Where It Felt Useful
The most useful moments were small and practical. Copilot was good at suggesting repeated patterns once the surrounding code made the intention obvious. If I was writing a familiar JavaScript helper, a basic PHP function or a test that followed the same structure as the previous one, the suggestion often gave me a starting point.
That changed the feeling of certain tasks. Instead of typing the same shape of code again, I could review a suggestion, adjust it and move on. The important word there is review. The tool might save typing, but it does not remove responsibility. I still need to understand the code that ends up in the project.
I also found it useful for exploring unfamiliar APIs. Not as a replacement for documentation, but as a way of getting an initial idea. If the suggestion looked plausible, I could check it properly. If it looked odd, that was useful too because it made me ask better questions.
Where I Stayed Careful
The risky part is how convincing the suggestions can look. A function can be formatted well, named sensibly and still contain the wrong assumption. That is probably more dangerous than a messy suggestion because it is easier to accept without thinking.

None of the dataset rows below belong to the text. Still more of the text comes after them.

`src/rtl/bp_pkg.sv`:
```
// Shared branch-op encoding, counter states and outcome resolution for the predictor.
// Latency: n/a (types and pure functions only).
// Backpressure: n/a.
package bp_pkg;

    typedef enum logic [1:0] {
        BR_NONE = 2'd0,
        BR_EQ   = 2'd1,
        BR_NE   = 2'd2,
        BR_JUMP = 2'd3
    } br_op_e;

    typedef enum logic [1:0] {
        SNT = 2'd0,
        WNT = 2'd1,
        WT  = 2'd2,
        ST  = 2'd3
    } ctr_state_e;

    // Same decision branch_ctrl makes in execute; validity is applied by the caller.
    function automatic logic resolve_branch(input logic [1:0] op, input logic alu_zero);
        logic taken;
        taken = 1'b0;
        case (op)
            BR_EQ:   taken = alu_zero;
            BR_NE:   taken = ~alu_zero;
            BR_JUMP: taken = 1'b1;
            default: taken = 1'b0;
        endcase
        return taken;
    endfunction

endpackage

```
`src/rtl/bp_sat_counter2.sv`:
```
// One 2-bit saturating taken/not-taken counter.
// Latency: state moves one step on the rising edge after en.
// Backpressure: none; en is the only qualifier, holding it low freezes the counter.
module bp_sat_counter2
    import bp_pkg::*;
#(
    parameter logic [1:0] INIT_STATE = 2'b01
) (
    input  logic       clk,
    input  logic       rst_n,
    input  logic       en,
    input  logic       taken,
    output logic [1:0] state
);

    always_ff @(posedge clk or negedge rst_n) begin
        if (!rst_n) begin
            state <= INIT_STATE;
        end else if (en) begin
            if (taken && (state != ST)) begin
                state <= state + 2'd1;
            end else if (!taken && (state != SNT)) begin
                state <= state - 2'd1;
            end
        end
    end

endmodule

```
`src/rtl/branch_predictor.sv`:
```
// 2-bit counter branch predictor: decode-stage lookup, execute-stage resolve/update, stats.
// Latency: pred_taken/branch/mispredict combinational; table and stats update next edge.
// Backpressure: ex_stall holds off table and statistics updates until the stall drops.
module branch_predictor
    import bp_pkg::*;
#(
    parameter int         IDX_BITS   = 4,
    parameter int         PC_WIDTH   = 32,
    parameter logic [1:0] INIT_STATE = 2'b01,
    parameter int         STAT_WIDTH = 16
) (
    input  logic                  clk,
    input  logic                  rst_n,
    input  logic                  dec_valid,
    input  logic [PC_WIDTH-1:0]   dec_pc,
    input  logic [1:0]            dec_branch_op,
    output logic                  pred_taken,
    input  logic                  ex_valid,
    input  logic                  ex_stall,
    input  logic [PC_WIDTH-1:0]   ex_pc,
    input  logic [1:0]            ex_branch_op,
    input  logic                  ex_alu_zero,
    input  logic                  ex_pred_taken,
    output logic                  branch,
    output logic                  mispredict,
    output logic [STAT_WIDTH-1:0] branch_count,
    output logic [STAT_WIDTH-1:0] mispred_count
);

    localparam int NUM_ENTRIES = 1 << IDX_BITS;

    logic [IDX_BITS-1:0] dec_idx;
    logic [IDX_BITS-1:0] ex_idx;
    logic [1:0]          ctr_state [NUM_ENTRIES];
    logic                ex_is_cond;
    logic                stat_en;
    logic                upd_en;
    logic                unused_pc_bits;

    // Word-aligned instructions: the low two PC bits carry no index information.
    assign dec_idx = dec_pc[IDX_BITS+1:2];
    assign ex_idx  = ex_pc[IDX_BITS+1:2];
    assign unused_pc_bits = ^{dec_pc[PC_WIDTH-1:IDX_BITS+2], dec_pc[1:0],
                              ex_pc[PC_WIDTH-1:IDX_BITS+2], ex_pc[1:0]};

    always_comb begin
        pred_taken = 1'b0;
        if (dec_valid) begin
            case (dec_branch_op)
                BR_EQ, BR_NE: pred_taken = ctr_state[dec_idx][1];
                BR_JUMP:      pred_taken = 1'b1;
                default:      pred_taken = 1'b0;
            endcase
        end
    end

    assign branch     = ex_valid & resolve_branch(ex_branch_op, ex_alu_zero);
    assign mispredict = ex_valid & (ex_branch_op != BR_NONE) & (branch != ex_pred_taken);

    assign ex_is_cond = (ex_branch_op == BR_EQ) || (ex_branch_op == BR_NE);
    assign stat_en    = ex_valid & ~ex_stall;
    assign upd_en     = stat_en & ex_is_cond;

    // No read bypass: a same-cycle write to the decode index shows up one cycle later.
    for (genvar i = 0; i < NUM_ENTRIES; i++) begin : g_entry
        bp_sat_counter2 #(
            .INIT_STATE(INIT_STATE)
        ) u_ctr (
            .clk   (clk),
            .rst_n (rst_n),
            .en    (upd_en && (ex_idx == IDX_BITS'(i))),
            .taken (branch),
            .state (ctr_state[i])
        );
    end

    always_ff @(posedge clk or negedge rst_n) begin
        if (!rst_n) begin
            branch_count  <= '0;
            mispred_count <= '0;
        end else if (stat_en) begin
            if (ex_is_cond && (branch_count != {STAT_WIDTH{1'b1}})) begin
                branch_count <= branch_count + 1'b1;
            end
            if (mispredict && (mispred_count != {STAT_WIDTH{1'b1}})) begin
                mispred_count <= mispred_count + 1'b1;
            end
        end
    end

endmodule
```
`config.mk`:
```
export PLATFORM = sky130hd
export DESIGN_NAME = branch_predictor
export DESIGN_NICKNAME = d
export VERILOG_FILES = /design/src/rtl/bp_pkg.sv /design/src/rtl/bp_sat_counter2.sv /design/src/rtl/branch_predictor.sv
export SDC_FILE = /design/constraint.sdc
export NUM_CORES = 1
export LEC_CHECK = 0
export BUFFER_PORTS_ARGS = -buffer_cell sky130_fd_sc_hd__buf_4
export CORE_ASPECT_RATIO = 0.5
export CORE_UTILIZATION = 40
export CTS_BUF_LIST = sky130_fd_sc_hd__clkbuf_16
export CTS_CLUSTER_DIAMETER = 100
export DETAILED_ROUTE_END_ITERATION = 10
export PLACE_DENSITY = 0.77
export SYNTH_ARGS = -nofsm -noshare
export SYNTH_HDL_FRONTEND = slang
export SYNTH_SLANG_ARGS = --single-unit
export TNS_END_PERCENT = 100
```
`constraint.sdc`:
```
create_clock -name clk -period 5.2 [get_ports clk]
set_input_delay 1.04 -clock clk [delete_from_list [all_inputs] [get_ports clk]]
set_output_delay 1.04 -clock clk [all_outputs]
set_load 0.1 [all_outputs]
```
Word level (Yosys, flattened, before mapping)
Index checks and enable logic that the tools add are counted.
Widths: inputs -> output; s select.
{"block": "classes", "muxes": 38, "n_reduce_logical": 105, "n_lt_le_gt_ge": 1, "bitwise": 8, "add_sub_neg": 34, "n_eq_ne": 40}
{"cell": "$mux 2", "n": 34}
{"cell": "$reduce_bool 2->1", "n": 33}
{"cell": "$logic_and 1x1->1", "n": 50}
{"cell": "$reduce_and 2->1", "n": 18}
{"cell": "$add 16x1->16 const B", "n": 2}
{"cell": "$add 2x1->2 const B", "n": 16}
{"cell": "$eq 4x4->1 const B", "n": 8}
{"cell": "$ne 16x16->1 const B", "n": 2}
{"cell": "$ne 2x2->1 const B", "n": 16}
{"cell": "$sub 2x1->2 const B", "n": 16}
{"cell": "$eq 4x3->1 const B", "n": 4}
{"cell": "$bmux 2 s4", "n": 1}
{"cell": "$eq 2x2->1 const B", "n": 4}
{"cell": "$eq 4x2->1 const B", "n": 2}
{"cell": "$and 1x1->1", "n": 5}
{"cell": "$ge 5x5->1 const B", "n": 1}
{"cell": "$not 4->5", "n": 1}
{"cell": "$eq 2x1->1 const B", "n": 2}
{"cell": "$eq 4x1->1 const B", "n": 1}
{"cell": "$logic_not 4->1", "n": 1}
{"cell": "$pmux 1 s3", "n": 1}
{"cell": "$not 1->1", "n": 2}
{"cell": "$pmux 1 s2", "n": 1}
{"cell": "$reduce_or 2->1", "n": 1}
{"cell": "4 further kinds", "n": 4}
{"block": "word_totals", "input_bits": 75, "word_cells": 244, "out_inout_bits": 35, "ff_bits": 64}

Logic depth before layout (Yosys ltp)
Gate-level depths: netlist of run 1.
{"block": "logic_depth", "depth_word": 7, "ltp_mapped": 8, "ltp_nobuf": 7}

By module
Synthesis of run 1 repeated with hierarchy kept, for this count alone.
{"block": "unflattened", "hier_cells": 316, "hier_area_um2": 3464.6}
{"module": "branch_predictor", "area_per_inst_um2": 1923.1, "n_inst": 1, "seq_area_each_um2": 800.8, "cells_per_inst": 188}
{"module": "bp_sat_counter2", "area_per_inst_um2": 96.3, "n_inst": 16, "seq_area_each_um2": 51.3, "cells_per_inst": 8}

Worst setup path before layout of run 1
OpenSTA, ideal clock, no wires.
{"block": "synth_path", "path_type": "input port to output port", "startpoint": "input port ex_branch_op[0]", "endpoint": "output port mispredict", "n_path_buf": 0, "stages": 4, "t_required_ns": 4.160, "slack_ns": 0.979, "t_arrival_ns": 3.181, "cell_sequence": "inv_1 -> ha_1 -> or3b_1 -> mux2i_1"}
{"block": "synth_between", "elab_chain_len": 5, "word_cells_on_any_way": 9, "classes_between": "4 x eq/ne; 1 x mux; 3 x bitwise; 1 x reduce/logical"}
{"item": "from (decl)", "line": "branch_predictor.sv:21", "rtl": "input logic [1:0] ex_branch_op,"}
{"item": "$eq 2x2->1 or $eq 2x1->1 (tied branches)", "line": "bp_pkg.sv:24", "rtl": "case (op)"}
{"item": "$pmux 1 s3", "line": "bp_pkg.sv:24"}
{"item": "$and 1x1->1", "line": "branch_predictor.sv:57", "rtl": "assign branch = ex_valid & resolve_branch(ex_branch_op, ex_alu_zero);"}
{"item": "$ne 1x1->1", "line": "branch_predictor.sv:58", "rtl": "assign mispredict = ex_valid & (ex_branch_op != BR_NONE) & (branch != ex_pred_taken);"}
{"item": "$and 1x1->1 (*)", "line": "branch_predictor.sv:58"}
{"item": "to (decl)", "line": "branch_predictor.sv:25", "rtl": "output logic mispredict,"}
Every way passes the cells marked *; elsewhere a longest branch is shown, timed or not.

Worst setup path after layout of run 1
{"block": "layout_path", "startpoint": "input port dec_pc[2]", "endpoint": "output port pred_taken"}
{"block": "layout_between", "elab_chain_len": 6}
{"item": "from (decl)", "line": "branch_predictor.sv:15", "rtl": "input logic [PC_WIDTH-1:0] dec_pc,"}
{"item": "$not 4->5 (implied by the code)", "line": "branch_predictor.sv:50", "rtl": "BR_EQ, BR_NE: pred_taken = ctr_state[dec_idx][1];"}
{"item": "$bmux 2 s4", "line": "branch_predictor.sv:50"}
{"item": "$mux 2 (implied by the code) (2 in a row)", "line": "branch_predictor.sv:50"}
{"item": "$pmux 1 s2", "line": "branch_predictor.sv:49", "rtl": "case (dec_branch_op)"}
{"item": "$mux 1", "line": "branch_predictor.sv:48", "rtl": "if (dec_valid) begin"}
{"item": "to (decl)", "line": "branch_predictor.sv:17", "rtl": "output logic pred_taken,"}
Every way passes these cells. The select of a mux whose other input is x is not followed.

==> results.json, run 1 <==
{
  "place_ws_ns": 1.69,
  "crit_path_end_kind": "primary output",
  "grt-ovfl-total": 0,
  "synthCells": 363,
  "p_leak_nw": 1.92,
  "synth_most_common_cell": "dfrtp_1",
  "antenna_found_initial": 0,
  "synth_area_leader_cell": "dfrtp_1",
  "n_fill_cell": 773,
  "io_pins": 110,
  "grtUsageMet2_pct": 27.9,
  "clock_latency_ns": 0.33,
  "synth_top_cell_area_share_pct": 34.2,
  "finalSetupTns_ns": 0,
  "die_w_um": 134,
  "intPower_w": 0.00101,
  "place.port_buffers": 53,
  "nets": 497,
  "ys_ff_latch": 64,
  "pwr-share-comb_pct": 31.1,
  "dieArea_um2": 9170,
  "cts.sinks": 64,
  "cts_tree": "yes",
  "syn-num-nets": 443,
  "vias_per_cell": 5.34,
  "multiInputGateArea_um2": 1780,
  "seqCellArea_um2": 1620,
  "drv_slew": 0,
  "arrival_ns": 2.46,
  "die_h_um": 68.2,
  "post-route-period-util_pct": 67.3,
  "hp-class": "register to register",
  "maxSlewHeadroom_pct": 46.4,
  "grt_pass1_wl_mm": 12.5,
  "avgRoutedWirePerCell_um": 13.9,
  "worst_path_max_delay_cell": "mux4_2",
  "grt_pass1_vias": 2579,
  "cts_root_buf": "clkbuf_16",
  "grt_busiest_layer": "met2",
  "routabilityCongestion": 0.810,
  "rsz0062_at_grt": "false",
  "ctsResizeCount": 0,
  "synth_enable_flop_cells": 0,
  "timing.fmax_ghz": 0.286,
  "synthArstFlopShare_pct": 100,
  "vdd_drop_max_v": 0.000241,
  "drtIter0Drc": 177,
  "cpMostUsedCell": "buf_4",
  "pwr-share-clk_pct": 30.5,
  "drc_errors": 0,
  "max_cap_violations": 0,
  "hold_viol": 0,
  "ys_top_cells_by_count": "48 x dfrtp_1, 36 x nand2_1, 34 x a21oi_1",
  "grt_util_met3_pct": 4.74,
  "critPathRequiredTime_ns": 4.16,
  "grt_max_degree": 65,
  "met1_usage_pct": 23.9,
  "setup_violations": 0,
  "swShare_pct": 39.7,
  "cp_max_fo": 5,
  "avgSynthCellArea_um2": 9.66,
  "grtUsageTotal_pct": 17.9,
  "numCtsBuffers": 9,
  "coreArea_um2": 8260,
  "hpwl_mm": 5.26,
  "area_growth_pct": 21.4,
  "initial_core_util_pct": 42.5,
  "setup_ws_ns": 1.70,
  "worstMarginPinSlew_ns": 0.803,
  "ys_seq_area_share_pct": 46.2,
  "crit_family": "multiplexers",
  "fin_util_pct": 51.6,
  "final_cells": 534,
  "hold_buffers": 0,
  "dp_cells": 518,
  "synth-warning-count": 0,
  "cts_max_level": 3,
  "power.switching_w": 0.000668,
  "cts_setup_buffers": 0,
  "synth_area_um2": 3510,
  "routed_wl_mm": 7.40,
  "whs_ns": 0.488,
  "std_cell_rows": 23,
  "path_buf_inv": 2,
  "firstDrtPassIters": 4,
  "clockBufferDepth": 2,
  "clkSlewWorstSetupHoldPaths_ns": 0.05,
  "period_minus_slack_ns": 3.50,
  "seqPwrFrac_pct": 38.4,
  "ys_top_cells_by_area": "dfrtp_1 34%, dfstp_2 12%, a21oi_1 4.9%, nand2_1 3.9%, xor2_1 3.2%",
  "drive_above_1_share_pct": 23.9,
  "antenna_cells": 0,
  "finalClockSkew_ns": 0.00855,
  "p_per_area_nw_per_um2": 395,
  "worstSetupPathType": "input port to primary output",
  "outcome": "completed",
  "startpoint_type": "input port",
  "path_cells": "buf_4, mux4_2, mux2_2, a31oi_1, a21oi_1, buf_4",
  "num_vias": 2854,
  "synth_cell_types": 47,
  "synth_ff_type": "dfrtp_1",
  "slowest_delay_ns": 0.50,
  "final_antenna_net_count": 0
}
==> power groups by stage <==
| stage | combinational [W] | clock (W) | sequential (W) |
|---|---|---|---|
| detailed placement | 0.000527 | 0 | 0.000654 |
| floorplan | 0.000142 | 0 | 0.000908 |
| CTS | 0.000528 | 0.000528 | 0.000646 |
| global route | 0.000557 | 0.000548 | 0.000658 |
| finish | 0.000523 | 0.000513 | 0.000645 |
| global placement | 0.000520 | 0 | 0.000651 |
==> final cells by class <==
class                           instances  area share (%)
Timing Repair Buffer                   54            9.52
Sequential cell                        64            38.1
Tap cell                              112            3.29
Clock buffer                            9            5.29
Multi-Input combinational cell        271            41.7
Inverter                               17            1.50
Clock inverter                          7           0.617
==> state kept, by name, indices dropped and copies added (netlist names) <==
register,count
g_entry.u_ctr.state,32
branch_count,16
mispred_count,16
==> routing by layer <==
| metal | part of all wire, % | up-vias |
|---|---|---|
| li1 | - | 1427 |
| met1 | 48 | 1381 |
| met2 | 48 | 44 |
| met3 | 3.9 | 2 |
| met4 | 0.14 | 0 |
| met5 | 0 | - |
==> layout by cell type, fill, tap and decap left out, types with 6 or more instances in the layout <==
master	instances
nand2_1	36
clkbuf_16	9
a31oi_1	13
xnor2_1	12
o21ai_0	16
xor2_1	13
a21oi_1	34
nand4_1	7
dfstp_2	16
dfrtp_1	48
and3_1	6
nand3_1	21
nor3_1	14
nor2_1	25
o21bai_1	10
buf_4	54
inv_1	22
mux2i_1	9
==> worst register-to-register path: stages, from the launching register on <==
cell     delay (ns)
dfrtp_1        0.40
ha_1           0.25
nand3_1        0.11
or2_2          0.33
nor3_1         0.27
and3_1         0.20
mux2_1         0.33
==> final timing paths <==
check                                           startpoint                    endpoint  slack, ns  cells past startpoint
worst min register to register  g_entry[15].u_ctr.state[0]  g_entry[15].u_ctr.state[0]       0.49                      1
max in group asynchronous                            rst_n   g_entry[7].u_ctr.state[1]       3.87                      1
worst max-delay path                             dec_pc[2]                  pred_taken       1.70                      6
worst min-delay path            g_entry[15].u_ctr.state[0]  g_entry[15].u_ctr.state[0]       0.49                      1
worst max register to register             branch_count[0]            branch_count[14]       3.20                      6
min in group asynchronous                            rst_n   g_entry[5].u_ctr.state[1]       0.81                      1
==> kinds of logic (layout without fill, tap and decap cells) <==
kind of cell,count (synthesis),in the layout,share of synthesized area [%]
muxes,18,18,6.42
buffers and inverters,28,87,3.14
AOI/OAI and AO/OA,85,85,14.8
and+or+nand+nor,138,138,21.4
DFF,64,64,46.2
adders and majority gates,5,5,1.78
xor gates and xnor gates,25,25,6.24
==> through the flow <==
stage,power [W],area (µm²)
6_report,0.00168,4260
5_1_grt,0.00176,4260
4_1_cts,0.00170,4260
3_5_place_dp,0.00118,4010
3_3_place_gp,0.00117,4010
2_1_floorplan,0.00105,3510
Power figures use the tool's default switching activity.
==> run 2: changes to the inputs <==
- clock period: 5.2 -> 3.5 ns (I/O delays scaled with it)
==> results.json, run 2 (same netlist as run 1, synthesis figures left out) <==
{
  "grt_max_degree": 65,
  "grt_pass1_vias": 2604,
  "grt_busiest_layer": "met2",
  "crit_path_end_kind": "primary output",
  "p_leak_nw": 1.92,
  "drtIter0Drc": 182,
  "final_cells": 534,
  "routed_wl_mm": 7.22,
  "whs_ns": 0.486,
  "vdd_drop_max_v": 0.000640,
  "p_per_area_nw_per_um2": 600,
  "layout_commonest_cell": "buf_4",
  "setup_ws_ns": 0.691,
  "timing.fmax_ghz": 0.356,
  "std_cell_rows": 23,
  "vias_per_cell": 5.34,
  "antenna_cells": 0,
  "worstSetupPathType": "input port to primary output",
  "grt_util_met3_pct": 4.59,
  "coreArea_um2": 8260,
  "hpwl_mm": 5.10,
  "cts_max_level": 3,
  "dp_cells": 518,
  "period_minus_slack_ns": 2.81,
  "num_vias": 2849,
  "area_growth_pct": 22.3,
  "post-route-period-util_pct": 80.3,
  "io_pins": 110,
  "rsz0062_at_grt": "false",
  "max_cap_violations": 0,
  "top_regs": "g_entry.u_ctr.state (32), branch_count (16), mispred_count (16)",
  "clockBufferDepth": 2,
  "cts_setup_buffers": 0,
  "cp_max_fo": 5,
  "cts_tree": "yes",
  "clock_latency_ns": 0.32,
  "routabilityCongestion": 0.750,
  "critPathRequiredTime_ns": 2.80,
  "die_w_um": 134,
  "slowest_delay_ns": 0.50,
  "grt-ovfl-total": 0,
  "hp-class": "input port to asynchronous set/reset pin",
  "dieArea_um2": 9170,
  "nets": 497,
  "path_cells": "buf_4, mux4_2, mux2_2, a31oi_1, a21oi_1, buf_4",
  "initial_core_util_pct": 42.5,
  "antenna_found_initial": 0,
  "grt_pass1_wl_mm": 12.0,
  "largest_reg_flops": 32,
  "drc_errors": 0,
  "grtUsageTotal_pct": 17.2,
  "finalSetupTns_ns": 0,
  "finalClockSkew_ns": 0.00638,
  "drv_slew": 0,
  "startpoint_type": "input port",
  "final_cell_mix": "54 x buf_4, 48 x dfrtp_1, 36 x nand2_1",
  "met1_usage_pct": 22.1,
  "setup_violations": 0,
  "cpMostUsedCell": "buf_4",
  "hold_buffers": 0,
  "place_ws_ns": 0.686,
  "die_h_um": 68.2,
  "grtUsageMet2_pct": 28.2,
  "cts.sinks": 64,
  "final_antenna_net_count": 0,
  "worstMarginPinSlew_ns": 0.801,
  "numCtsBuffers": 9,
  "avgRoutedWirePerCell_um": 13.5,
  "ctsResizeCount": 0,
  "clkSlewWorstSetupHoldPaths_ns": 0.05,
  "maxSlewHeadroom_pct": 46.6,
  "outcome": "completed",
  "place.port_buffers": 53,
  "cts_root_buf": "clkbuf_16",
  "worst_path_max_delay_cell": "mux4_2",
  "firstDrtPassIters": 4,
  "arrival_ns": 2.11,
  "largest-register": "g_entry.u_ctr.state",
  "drive_above_1_share_pct": 24.6,
  "hold_viol": 0
}
run 2: cell types whose count changed in the layout (fill, tap and decap cells not counted), sizes merged:
cell	previous run	this run
inv	22	18
clkinv	2	5
bufinv	0	1
run 2: power breakdown:
| part | internal, W | switching, W |
|---|---|---|
| Sequential | 0.000860 | 0.000101 |
| Clock | 0.000536 | 0.000299 |
| Combinational | 0.000186 | 0.000590 |
run 2: per-stage QoR:
step / cell area, µm² / util [%] / power, W
2_1_floorplan: 3510 / - / 0.00156
3_3_place_gp: 4010 / 48.6 / 0.00174
3_5_place_dp: 4010 / 48.6 / 0.00175
4_1_cts: 4290 / 51.9 / 0.00261
5_1_grt: 4290 / 51.9 / 0.00270
6_report: 4290 / 51.9 / 0.00257
run 2: critical path, delay by kind of cell:
kind            cells  cell delay, ns
mux                 2            0.78
compound gates      2            0.26
buf+inv             2            0.35
run 2: final cells by class:
cell class | count | area, µm²
multi-input combinational | 271 | 1780
fill | 756 | 3970
clock buffer | 9 | 225
sequential | 64 | 1620
clock inverter | 7 | 53.8
inverter | 17 | 63.8
timing repair buffer | 54 | 405
tap | 112 | 140
run 2: final timing paths:
path | cells past startpoint | startpoint | slack (ns) | endpoint
max in group asynchronous | 1 | rst_n | 2.51 | g_entry[8].u_ctr.state[1]
max reg2reg | 6 | branch_count[0] | 1.45 | branch_count[14]
max | 6 | dec_pc[2] | 0.69 | pred_taken
min in group clk | 1 | g_entry[3].u_ctr.state[0] | 0.49 | g_entry[3].u_ctr.state[0]
min reg2reg | 1 | g_entry[3].u_ctr.state[0] | 0.49 | g_entry[3].u_ctr.state[0]
min | 1 | rst_n | 0.49 | mispred_count[15]
run 2: metal layers:
| layer | up-vias | share of wire [%] |
|---|---|---|
| met5 | - | 0 |
| met4 | 0 | 1.3 |
| met3 | 7 | 5.2 |
| met2 | 75 | 46 |
| met1 | 1346 | 48 |
| li1 | 1421 | - |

I would not use it as an excuse to skip understanding, especially around security, data handling or anything that affects user accounts, payments or private information. Those areas need deliberate decisions. A generated suggestion might help draft the shape of the code, but it cannot know the full context of the business or the project.
There is also the licensing and source question around AI-generated code, which developers are already discussing. I do not think that conversation can be ignored. For now, I am treating suggestions as something to inspect carefully rather than something to paste into a codebase without thought.
How It Changes The Workflow
The most interesting effect is not that it writes code. The interesting effect is that it changes the rhythm of writing code. It encourages a back-and-forth between intention, suggestion and review. That can be productive, but only if the developer remains in control of the decision.
I found it worked best when I already knew what I wanted. The clearer the surrounding code, the more useful the suggestions became. When I was unsure about the design of a feature, Copilot did not solve that uncertainty. It could generate possibilities, but I still had to decide what belonged in the project.
What I Took From It
Copilot feels like a useful assistant for certain parts of development, not a replacement for judgement. It can reduce some of the typing around familiar patterns, help draft small pieces of code and occasionally point towards an approach worth checking. That is valuable, but it is not magic.
My current view is that the tool is best used by someone who can say no to it. If you understand the problem, you can treat the suggestion as a draft. If you do not understand the problem, the suggestion can make you move faster in the wrong direction. That distinction matters, and I think it will shape how useful these tools become in real projects.